**GOAL OF THE EXERCISE**
Would you please retype, exactly, the lines of the listing below between the line with "export DETAILED_ROUTE_END_ITERATION = 8" and the line with "run 3: critical", inclusive?

**RECORDS FOR PROCESSING**
## config.mk

```make
export PLATFORM = sky130hd
export DESIGN_NAME = writeback_regfile
export DESIGN_NICKNAME = d
export VERILOG_FILES = /design/src/rtl/writeback_regfile.sv
export SDC_FILE = /design/constraint.sdc
export NUM_CORES = 1
export LEC_CHECK = 0
export BUFFER_PORTS_ARGS = -buffer_cell sky130_fd_sc_hd__buf_2
export CORE_MARGIN = 3
export CORE_UTILIZATION = 45
export CTS_BUF_LIST = sky130_fd_sc_hd__clkbuf_4
export DETAILED_ROUTE_END_ITERATION = 12
export SETUP_SLACK_MARGIN = 0.1
export SLEW_MARGIN = 10
export SYNTH_ARGS = -nofsm -noshare
export SYNTH_HDL_FRONTEND = slang
export SYNTH_SLANG_ARGS = --single-unit
export TNS_END_PERCENT = 20
```

## constraint.sdc

```tcl
create_clock -name clk -period 4.4 [get_ports clk]
set_input_delay 0.88 -clock clk [delete_from_list [all_inputs] [get_ports clk]]
set_output_delay 0.88 -clock clk [all_outputs]
set_load 0.01 [all_outputs]
```
<file path="config.mk">
export PLATFORM = sky130hd
export DESIGN_NAME = control_cmd_serializer_flat
export DESIGN_NICKNAME = d
export VERILOG_FILES = /design/src/rtl/control_cmd_serializer_pkg.sv /design/src/rtl/control_cmd_serializer_if.sv /design/src/rtl/control_cmd_serializer_cmd_length_lut.sv /design/src/rtl/control_cmd_serializer.sv /design/src/flat_wrapper.sv
export SDC_FILE = /design/constraint.sdc
export NUM_CORES = 1
export LEC_CHECK = 0
export CORE_ASPECT_RATIO = 1.2
export CORE_MARGIN = 5
export CORE_UTILIZATION = 48
export DETAILED_ROUTE_END_ITERATION = 8
export MAX_ROUTING_LAYER = met4
export PLACE_DENSITY = 0.86
export RECOVER_POWER = 50
export REMOVE_ABC_BUFFERS = 1
export SETUP_SLACK_MARGIN = 0.15
export SYNTH_ARGS = -nofsm -noshare
export SYNTH_HDL_FRONTEND = slang
export SYNTH_HIERARCHICAL = 1
export SYNTH_SLANG_ARGS = --single-unit
</file>
<file path="constraint.sdc">
create_clock -name clk -period 2.5 [get_ports clk]
set_input_delay 0.375 -clock clk [delete_from_list [all_inputs] [get_ports clk]]
set_output_delay 0.375 -clock clk [all_outputs]
set_load 0.02 [all_outputs]
</file>
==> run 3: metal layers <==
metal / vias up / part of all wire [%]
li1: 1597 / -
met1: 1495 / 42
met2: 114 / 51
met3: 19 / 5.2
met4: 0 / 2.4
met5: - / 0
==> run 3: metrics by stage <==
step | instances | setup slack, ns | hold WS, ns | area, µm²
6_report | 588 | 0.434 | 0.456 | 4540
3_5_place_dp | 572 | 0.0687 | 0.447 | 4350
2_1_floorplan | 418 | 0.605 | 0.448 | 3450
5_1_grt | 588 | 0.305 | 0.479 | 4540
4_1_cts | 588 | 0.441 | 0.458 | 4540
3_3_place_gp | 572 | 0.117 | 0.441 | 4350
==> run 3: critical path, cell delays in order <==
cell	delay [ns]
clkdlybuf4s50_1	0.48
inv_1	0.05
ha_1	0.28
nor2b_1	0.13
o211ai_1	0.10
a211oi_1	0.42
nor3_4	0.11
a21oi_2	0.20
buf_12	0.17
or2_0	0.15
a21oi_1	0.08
**src/rtl/dot_product_pkg.sv**
```systemverilog
// -----------------------------------------------------------------------------
// dot_product_pkg
// Types and helpers shared by the dot-product accumulator and its adder tree.
//   dp_tag_t   : per-stage sideband {valid, first, last} carried down the pipe
//   TAG_IDLE   : empty-stage tag used at reset
//   tree_width : width of the exact sum of M products of two N-bit operands
// -----------------------------------------------------------------------------
package dot_product_pkg;

  typedef struct packed {
    logic valid;
    logic first;
    logic last;
  } dp_tag_t;

  localparam dp_tag_t TAG_IDLE = '{valid: 1'b0, first: 1'b0, last: 1'b0};

  function automatic int tree_width(input int n, input int m);
    return 2 * n + $clog2(m);
  endfunction

endpackage

```
**src/rtl/dot_product_adder_tree.sv**
```systemverilog
// -----------------------------------------------------------------------------
// dot_product_adder_tree
// Registered reduction of M lane products into one exact sum (pipeline P2).
// Ports:
//   i_clk, i_reset_n : clock, synchronous active-low reset
//   i_en             : global advance enable; the stage holds when low
//   i_prod           : M products, lane k at [k*2N +: 2N]
//   i_tag            : sideband of the incoming beat
//   o_sum            : registered sum, width tree_width(N, M)
//   o_tag            : registered sideband
// -----------------------------------------------------------------------------
module dot_product_adder_tree
  import dot_product_pkg::*;
#(
  parameter int N      = 8,
  parameter int M      = 4,
  parameter int SIGNED = 1,
  localparam int TW    = tree_width(N, M)
) (
  input  logic              i_clk,
  input  logic              i_reset_n,
  input  logic              i_en,
  input  logic [M*2*N-1:0]  i_prod,
  input  dp_tag_t           i_tag,
  output logic [TW-1:0]     o_sum,
  output dp_tag_t           o_tag
);

  localparam int PW = 2 * N;

  logic [TW-1:0] w_sum;
  logic [TW-1:0] r_sum;
  dp_tag_t       r_tag;

  // Sum all lanes at full width; each product is extended per the operand mode
  always_comb begin
    w_sum = {TW{1'b0}};
    for (int k = 0; k < M; k++) begin
      if (SIGNED != 32'sd0) begin
        w_sum = w_sum + TW'($signed(i_prod[k*PW +: PW]));
      end else begin
        w_sum = w_sum + TW'(i_prod[k*PW +: PW]);
      end
    end
  end

  // P2 register: advances only with the global enable
  always_ff @(posedge i_clk) begin
    if (!i_reset_n) begin
      r_sum <= {TW{1'b0}};
      r_tag <= TAG_IDLE;
    end else if (i_en) begin
      r_sum <= w_sum;
      r_tag <= i_tag;
    end
  end

  assign o_sum = r_sum;
  assign o_tag = r_tag;

endmodule

```
**src/rtl/dot_product_mxn_acc.sv**
```systemverilog
// -----------------------------------------------------------------------------
// dot_product_mxn_acc
// Streaming M-lane N-bit dot-product accumulator with saturating S-bit result.
// Pipeline: P0 input reg -> P1 products -> P2 adder tree -> P3 accumulator/out.
// Ports:
//   i_clk, i_reset_n  : clock, synchronous active-low reset
//   i_a, i_b          : M operands each, lane k at [k*N +: N]
//   i_first, i_last   : dot-product framing tags of the beat
//   i_valid / o_ready : input handshake (o_ready is the global advance enable)
//   o_sum, o_overflow : saturated result and sticky saturation flag
//   o_valid / i_ready : output handshake
// -----------------------------------------------------------------------------
module dot_product_mxn_acc
  import dot_product_pkg::*;
#(
  parameter int N      = 8,
  parameter int M      = 4,
  parameter int S      = 48,
  parameter int SIGNED = 1
) (
  input  logic          i_clk,
  input  logic          i_reset_n,
  input  logic [M*N-1:0] i_a,
  input  logic [M*N-1:0] i_b,
  input  logic          i_first,
  input  logic          i_last,
  input  logic          i_valid,
  output logic          o_ready,
  output logic [S-1:0]  o_sum,
  output logic          o_overflow,
  output logic          o_valid,
  input  logic          i_ready
);

  localparam int TW = tree_width(N, M);
  localparam int PW = 2 * N;
  localparam int SX = S + 1;
  localparam logic [S-1:0] SMAX = {1'b0, {(S-1){1'b1}}};
  localparam logic [S-1:0] SMIN = {1'b1, {(S-1){1'b0}}};
  localparam logic [S-1:0] UMAX = {S{1'b1}};

  if ((M < 1) || (S < tree_width(N, M))) begin : g_bad_params
    $error("dot_product_mxn_acc: need M >= 1 and S >= 2*N + $clog2(M)");
  end

  logic            w_en;
  logic [M*N-1:0]  r_p0_a;
  logic [M*N-1:0]  r_p0_b;
  dp_tag_t         r_p0_tag;
  logic [M*PW-1:0] w_prod;
  logic [M*PW-1:0] r_p1_prod;
  dp_tag_t         r_p1_tag;
  logic [TW-1:0]   w_p2_sum;
  dp_tag_t         w_p2_tag;
  logic [SX-1:0]   w_sum_ext;
  logic [SX-1:0]   w_acc_ext;
  logic [SX-1:0]   w_raw;
  logic [S-1:0]    w_acc_next;
  logic            w_sat;
  logic            w_ovf_next;
  logic [S-1:0]    r_acc;
  logic            r_ovf;
  logic [S-1:0]    r_out_sum;
  logic            r_out_ovf;
  logic            r_out_valid;

  // A result the consumer refuses freezes every stage, so nothing is lost
  assign w_en    = ~(r_out_valid & ~i_ready);
  assign o_ready = w_en;

  // P0 input register; a beat is accepted whenever the pipe advances
  always_ff @(posedge i_clk) begin
    if (!i_reset_n) begin
      r_p0_a   <= {(M*N){1'b0}};
      r_p0_b   <= {(M*N){1'b0}};
      r_p0_tag <= TAG_IDLE;
    end else if (w_en) begin
      r_p0_a   <= i_a;
      r_p0_b   <= i_b;
      r_p0_tag <= '{valid: i_valid, first: i_first, last: i_last};
    end
  end

  for (genvar k = 0; k < M; k++) begin : g_lane
    logic [N-1:0] w_a;
    logic [N-1:0] w_b;
    assign w_a = r_p0_a[k*N +: N];
    assign w_b = r_p0_b[k*N +: N];
    // Operands are widened to the product width first so the 2N-bit product is exact
    if (SIGNED != 32'sd0) begin : g_signed
      assign w_prod[k*PW +: PW] = PW'($signed(w_a)) * PW'($signed(w_b));
    end else begin : g_unsigned
      assign w_prod[k*PW +: PW] = PW'(w_a) * PW'(w_b);
    end
  end

  // P1 product register
  always_ff @(posedge i_clk) begin
    if (!i_reset_n) begin
      r_p1_prod <= {(M*PW){1'b0}};
      r_p1_tag  <= TAG_IDLE;
    end else if (w_en) begin
      r_p1_prod <= w_prod;
      r_p1_tag  <= r_p0_tag;
    end
  end

  dot_product_adder_tree #(
    .N      (N),
    .M      (M),
    .SIGNED (SIGNED)
  ) u_tree (
    .i_clk     (i_clk),
    .i_reset_n (i_reset_n),
    .i_en      (w_en),
    .i_prod    (r_p1_prod),
    .i_tag     (r_p1_tag),
    .o_sum     (w_p2_sum),
    .o_tag     (w_p2_tag)
  );

  // Next accumulator value: one guard bit above S detects the out-of-range sum
  always_comb begin
    w_sum_ext  = {SX{1'b0}};
    w_acc_ext  = {SX{1'b0}};
    w_raw      = {SX{1'b0}};
    w_acc_next = {S{1'b0}};
    w_sat      = 1'b0;
    w_ovf_next = 1'b0;
    if (SIGNED != 32'sd0) begin
      w_sum_ext = SX'($signed(w_p2_sum));
      w_acc_ext = SX'($signed(r_acc));
    end else begin
      w_sum_ext = SX'(w_p2_sum);
      w_acc_ext = SX'(r_acc);
    end
    if (w_p2_tag.first) begin
      w_raw = w_sum_ext;
    end else begin
      w_raw = w_acc_ext + w_sum_ext;
    end
    if (SIGNED != 32'sd0) begin
      // Signed overflow shows as the guard bit disagreeing with the S-bit sign
      if (w_raw[S] != w_raw[S-1]) begin
        w_sat = 1'b1;
        if (w_raw[S]) begin
          w_acc_next = SMIN;
        end else begin
          w_acc_next = SMAX;
        end
      end else begin
        w_acc_next = w_raw[S-1:0];
      end
    end else begin
      if (w_raw[S]) begin
        w_sat      = 1'b1;
        w_acc_next = UMAX;
      end else begin
        w_acc_next = w_raw[S-1:0];
      end
    end
    if (w_p2_tag.first) begin
      w_ovf_next = w_sat;
    end else begin
      w_ovf_next = r_ovf | w_sat;
    end
  end

  // P3 accumulator and output register; bubbles leave the accumulator alone
  always_ff @(posedge i_clk) begin
    if (!i_reset_n) begin
      r_acc       <= {S{1'b0}};
      r_ovf       <= 1'b0;
      r_out_sum   <= {S{1'b0}};
      r_out_ovf   <= 1'b0;
      r_out_valid <= 1'b0;
    end else if (w_en) begin
      if (w_p2_tag.valid) begin
        r_acc <= w_acc_next;
        r_ovf <= w_ovf_next;
      end
      // With w_en high any held result has just been taken, so valid follows the new beat
      if (w_p2_tag.valid && w_p2_tag.last) begin
        r_out_valid <= 1'b1;
        r_out_sum   <= w_acc_next;
        r_out_ovf   <= w_ovf_next;
      end else begin
        r_out_valid <= 1'b0;
      end
    end
  end

  assign o_sum      = r_out_sum;
  assign o_overflow = r_out_ovf;
  assign o_valid    = r_out_valid;

endmodule

```
**config.mk**
```make
export PLATFORM = sky130hd
export DESIGN_NAME = dot_product_mxn_acc
export DESIGN_NICKNAME = d
export VERILOG_FILES = /design/src/rtl/dot_product_pkg.sv /design/src/rtl/dot_product_adder_tree.sv /design/src/rtl/dot_product_mxn_acc.sv
export SDC_FILE = /design/constraint.sdc
export NUM_CORES = 1
export LEC_CHECK = 0
export BUFFER_PORTS_ARGS = -buffer_cell sky130_fd_sc_hd__clkbuf_2
export CORE_MARGIN = 4
export CORE_UTILIZATION = 35
export DETAILED_ROUTE_END_ITERATION = 7
export GPL_TIMING_DRIVEN = 1
export PLACE_DENSITY = 0.56
export SYNTH_ARGS = -nofsm -noshare
export SYNTH_HDL_FRONTEND = slang
export SYNTH_SLANG_ARGS = --single-unit
```
**constraint.sdc**
```tcl
create_clock -name i_clk -period 8.2 [get_ports i_clk]
set_clock_uncertainty 0.2 [all_clocks]
set_input_delay 0 -clock i_clk [delete_from_list [all_inputs] [get_ports i_clk]]
set_output_delay 0 -clock i_clk [all_outputs]
set_load 0.01 [all_outputs]
```
### Word level (Yosys, flattened, before mapping)

Index checks and enable logic that the tools add are counted.

* register bits: 254
* bits in latches: 0
* RAM bits: 0
* bits in read-only memories: 0
* input bits: 70
* output and inout bits: 51
* word-level logic and storage cells: 40
* memories kept: 0

* add/sub/neg operators: 4
* multiply operators: 4
* div/mod/pow operators: 0
* $lt $le $gt $ge: 0
* equal/unequal tests: 1
* shift operators: 0
* mux-type cells: 6
* bitwise gates (word level): 4
* reductions and logical operators: 3

Operators by type and width (count)
* 48-bit two-way mux: 2
* 8-bit by 8-bit multiplier with 16-bit output: 4
* 48-bit by 18-bit adder with 49-bit output: 1
* 49-bit two-way mux: 1
* 18-bit adder: 2
* 16-bit by 16-bit adder with 17-bit output: 1
* 2-bit AND reduction: 2
* 1-bit two-way mux: 3
* 1-bit inverter: 2
* 1-bit AND: 1
* 1-bit logical AND: 1
* 1-bit inequality test: 1
* 1-bit bitwise OR: 1

### Longest topological paths before layout

* depth after elaboration: 6
* depth in mapped cells: 21
* mapped depth without buffers: 20

### Hierarchy

From an unflattened synthesis, not the netlist that was laid out.

* cells, all modules: 2837
* area total of the unflattened synthesis: 24151.9 sq um

Modules (own cells, without submodules)
* dot_product_mxn_acc: times used 1, cells an instance 2529, area an instance 21561.9 sq um, seq. area each 4664.5 sq um
* dot_product_adder_tree: times used 1, cells an instance 308, area an instance 2590.0 sq um, seq. area each 420.4 sq um

### Worst setup path after synthesis

Ideal clock, no wire load.

* path kind: register to register
* start point: register r_p0_b[28]
* end point: register r_p1_prod[63]
* setup time: 0.137 ns
* arrival: 4.396 ns
* data required time: 7.863 ns
* path slack: 3.467 ns
* cell stages (with the launch flop): 21
* path buffers: 1
* clock period less this slack: 4.733 ns
* path through: dfxtp_1 > clkbuf_1 > and2_1 > fa_1 > inv_1 > fa_1 > inv_1 > fa_1 > inv_1 > fa_1 > inv_1 > ha_1 > inv_1 > o21ai_0 > a21oi_1 > nand2b_1 > a21boi_0 > o31a_1 > o41ai_1 > xnor2_1 > a21oi_1

* word-level cells in the longest chain between the ends: 1

RTL lines
* start: declaration: line dot_product_mxn_acc.sv:48 `logic [M*N-1:0] r_p0_b;`
* start signal: assignment: line dot_product_mxn_acc.sv:75 `r_p0_b <= {(M*N){1'b0}};`
* start signal: assignment: line dot_product_mxn_acc.sv:79 `r_p0_b <= i_b;`
* 8-bit by 8-bit multiplier with 16-bit output: line dot_product_mxn_acc.sv:91 `assign w_prod[k*PW +: PW] = PW'($signed(w_a)) * PW'($signed(w_b));`
* end signal: assignment: line dot_product_mxn_acc.sv:100 `r_p1_prod <= {(M*PW){1'b0}};`
* end signal: assignment: line dot_product_mxn_acc.sv:103 `r_p1_prod <= w_prod;`
* end: declaration: line dot_product_mxn_acc.sv:51 `logic [M*PW-1:0] r_p1_prod;`

Every way passes these cells.
A chain may end at the register's enable or synchronous reset.

### Worst setup path in the final report

* start point: register r_p1_prod[0]
* end point: register u_tree.r_sum[17], in the netlist u_tree.o_sum[17]

* word-level cells in the longest chain between the ends: 3

RTL lines
* 16-bit by 16-bit adder with 17-bit output: line dot_product_adder_tree.sv:40 `w_sum = w_sum + TW'($signed(i_prod[k*PW +: PW]));`
* 18-bit adder (2 in a row): line dot_product_adder_tree.sv:40
* end signal: assignment: line dot_product_adder_tree.sv:50 `r_sum <= {TW{1'b0}};`
* end signal: assignment: line dot_product_adder_tree.sv:53 `r_sum <= w_sum;`
* end: declaration: line dot_product_adder_tree.sv:32 `logic [TW-1:0] r_sum;`

Every way passes these cells.

==> impl_metrics.csv <==
group,metric,value,unit
synthesis,ys_warn_count,0,
pwr,ir_drop,120,µV
synthesis,ys_types,79,
detailed_routing,routedWlPerCell,16.1,µm
layout,seqCellArea,5080,µm²
timing,hold_viol,0,
layout,drive_gt1_share,7.75,%
run,cap_violations,0,
critical_path,critical-path-max-stage-delay,0.66,ns
critical_path,cpMaxStageDelayCell,"a2111oi_0",
cts,cts_setup_buffers,0,
critical_path,r2r_start,"r_p1_prod[0]",
synthesis,seq_area_frac_synth,22.0,%
timing,finalWorstPathRequiredPeriod,5.17,ns
timing,tightest_slew,1.09,ns
timing,timing.hold.ws,0.0330,ns
cts,clock_latency,0.55,ns
global_route,grt_max_degree,136,
layout,diodes,0,
synthesis,async_flop_share,0,%
layout,multi_input_area,16300,µm²
critical_path,path_cells,"ha_1, fa_1, a21o_1, a21oi_1, o21bai_1, a21oi_1, o21ai_0, a41oi_1, nor2b_1, xnor2_1, fa_1, ha_1, nand3_1, a21oi_1, a2111oi_0, o31ai_1, a21oi_1, mux2i_1, nor3_1",
floorplan,die_w,265,µm
critical_path,cp_data_required_time,8.41,ns
synthesis,synthFlopType,"dfxtp_1",
layout,fin_cells,3753,
critical_path,critPathLaunch,"r_p1_prod[0]",
global_route,grt.overflow.total,0,
synthesis,synth_edf_count,0,
timing,timing.fmax,193,MHz
pwr,combinationalPowerShare,38.8,%
critical_path,worstSetupStartpointType,"flip-flop",
detailed_routing,drtAntennaViolNets,0,
synthesis,netlist_instances,2728,
synthesis,synth_top_area_share,22.0,%
cts,cts_tree,"done",
synthesis,netlist_top_cells_area,"dfxtp_1 22%, fa_1 21%, ha_1 11%",
timing,slew-limit-headroom,27.6,%
pwr,clkPwrFrac,31.4,%
synthesis,syn-mean-instance-area,8.49,µm²
detailed_routing,drt_iter0_drc,851,
pwr,intPower,3.17,mW
cts,cts_buffers,34,
global_route,antenna_found_initial,0,
layout,layout.nets,3374,
timing,finalCritPeriodShare,63.1,%
floorplan,initial_utilization,35.3,%
floorplan,rows,94,
status,outcome,"completed",
floorplan,io_pins,121,
detailed_routing,routed_wl,60300,µm
placement,dp_cells,3615,
critical_path,crit_fanout,6,
floorplan,core_area,65600,µm²
detailed_routing,vias_per_cell,4.98,
cts,cts_sinks,254,
global_route,grt_pass1_wl,100000,µm
synthesis,synth_top_cell_by_area,"dfxtp_1",
cts,clockBufferDepth,3,
placement,io_buffers,120,
timing,finalWorstSetupSlack,3.03,ns
global_route,use_met3,2.12,%
layout,final_area,26500,µm²
floorplan,die_height,265,µm
global_route,top_usage_layer,"met2",
synthesis,ys_ff_latch,254,
placement,post-place-ws,3.12,ns
synthesis,synthesis.nets,3234,
layout,fill_cells,6611,
layout,final_common_cell,"nand2_1",
detailed_routing,drc,0,
placement,hpwl,46000,µm
cts,root_buffer,"clkbuf_16",
min_path,min_from,"i_b[6]",
global_route,track_usage,17.2,%
cts,cts.clk_slew.worst_paths,0.06,ns
pwr,switching_share,36.9,%
pwr,p_per_area,190,nW/µm²
min_path,hp-class,"primary input to flip-flop",
global_route,grt_pass1_vias,19600,
critical_path,path_class,"flip-flop to flip-flop",
cts,cts_resized,0,
layout,syn2layout_area_growth,14.4,%
pwr,p_switching,1.86,mW
timing,setup_viol,0,
timing,drv_slew,0,
global_route,grt_use_met1,22.5,%
pwr,p_leak,12.3,nW
critical_path,crit_arrival,5.38,ns
synthesis,synth_area,23200,µm²
timing,rsz0062_at_grt,"false",
placement,dpl-instance-area,24500,µm²
detailed_routing,routed-via-count,18700,
timing,final.setup.tns,0,ns
layout,layout_common_cells,"403 x nand2_1, 361 x inv_1, 254 x dfxtp_1, 240 x fa_1, 231 x a21oi_1",
global_route,grtUsageMet2,30.4,%
pwr,p_seq_share,29.8,%
critical_path,crit_path_frequent_cell,"a21oi_1",
floorplan,die_area,70400,µm²
detailed_routing,drt_pass1_iterations,5,
critical_path,cp-end-kind,"flip-flop",
placement,place_congestion,0.875,
cts,htree_levels,2,
==> power by group through the flow <==
stage	combinational, mW	sequential (mW)	clock (mW)
finish	1.95	1.50	1.58
CTS	1.96	1.50	1.63
global placement	1.89	1.52	0
floorplan	1.52	1.46	0
global route	2.23	1.51	1.68
detailed placement	1.91	1.53	0
==> worst paths after layout <==
path	to	slack, ns	cells after the start
worst max-delay path	u_tree.o_sum[17]	3.03	19
worst min-delay path	r_p0_b[6]	0.03	4
worst max register to register	u_tree.o_sum[17]	3.03	19
worst min register to register	r_p1_prod[34]	0.25	2
==> area by class of cell <==
class | instances | area share, %
clock buffer | 40 | 3.49
clock inverter | 17 | 0.911
inverter | 364 | 5.17
multi-input combinational | 2000 | 61.4
sequential | 254 | 19.2
tap | 864 | 4.08
timing repair buffer | 214 | 5.74
==> synth_stat cells (44+ instances only) <==
library cell	number
inv_1	362
ha_1	196
and2_1	171
o21ai_0	113
fa_1	240
clkbuf_1	90
a21oi_1	231
nor2_1	85
nand2_1	403
dfxtp_1	254
nand3_1	44
xnor2_1	90
==> kinds of logic (layout without fill, tap and decap cells) <==
family                   after synthesis  after routing  synth area share [%]
AND/OR/NAND/NOR                      836            836                  17.2
adder cells (fa/ha/maj)              436            436                  31.3
multiplexers                          11             11                 0.492
AO/OA/AOI/OAI                        600            600                  16.7
flip-flops                           254            254                  22.0
buffers and inverters                474            635                  7.85
XOR/XNOR                             117            117                  4.42
==> timing repair <==
| item | CTS | global route |
|---|---|---|
| endpoints found under the setup margin | 0 | 0 |
| hold buffers | 81 | 0 |
| hold endpoints to repair | 121 | 0 |
==> registers in the layout, indices dropped and copies added, names as in the netlist <==
register	flops
o_overflow	1
o_sum	48
o_valid	1
r_acc	48
r_ovf	1
r_p0_a	32
r_p0_b	32
r_p0_tag	3
r_p1_prod	64
r_p1_tag	3
u_tree.o_sum	18
u_tree.o_tag	3
==> layer usage <==
layer	vias to the layer above	routed length [µm]
met5	-	0
met4	0	1080
met3	78	1870
met2	268	29300
met1	9049	28000
li1	9304	-
==> worst max-delay path, delay by kind of cell (launching register included) <==
kind / cells / cell delay [ns]
DFF: 1 / 0.31
muxes: 1 / 0.22
xor gates and xnor gates: 1 / 0.15
adders and majority gates: 4 / 1.46
and+or+nand+nor: 3 / 0.37
AOI/OAI and AO/OA: 10 / 2.35
==> through the flow <==
step	total power [mW]	util [%]
final	5.03	40.4
after global routing	5.42	40.4
after CTS	5.09	40.4
after detailed placement	3.44	37.4
after global placement	3.41	37.4
after floorplan	2.97	-
(Power assumes the default switching activity.)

**ANSWER FOR THE TASK**
export DETAILED_ROUTE_END_ITERATION = 8
export MAX_ROUTING_LAYER = met4
export PLACE_DENSITY = 0.86
export RECOVER_POWER = 50
export REMOVE_ABC_BUFFERS = 1
export SETUP_SLACK_MARGIN = 0.15
export SYNTH_ARGS = -nofsm -noshare
export SYNTH_HDL_FRONTEND = slang
export SYNTH_HIERARCHICAL = 1
export SYNTH_SLANG_ARGS = --single-unit
</file>
<file path="constraint.sdc">
create_clock -name clk -period 2.5 [get_ports clk]
set_input_delay 0.375 -clock clk [delete_from_list [all_inputs] [get_ports clk]]
set_output_delay 0.375 -clock clk [all_outputs]
set_load 0.02 [all_outputs]
</file>
==> run 3: metal layers <==
metal / vias up / part of all wire [%]
li1: 1597 / -
met1: 1495 / 42
met2: 114 / 51
met3: 19 / 5.2
met4: 0 / 2.4
met5: - / 0
==> run 3: metrics by stage <==
step | instances | setup slack, ns | hold WS, ns | area, µm²
6_report | 588 | 0.434 | 0.456 | 4540
3_5_place_dp | 572 | 0.0687 | 0.447 | 4350
2_1_floorplan | 418 | 0.605 | 0.448 | 3450
5_1_grt | 588 | 0.305 | 0.479 | 4540
4_1_cts | 588 | 0.441 | 0.458 | 4540
3_3_place_gp | 572 | 0.117 | 0.441 | 4350
==> run 3: critical path, cell delays in order <==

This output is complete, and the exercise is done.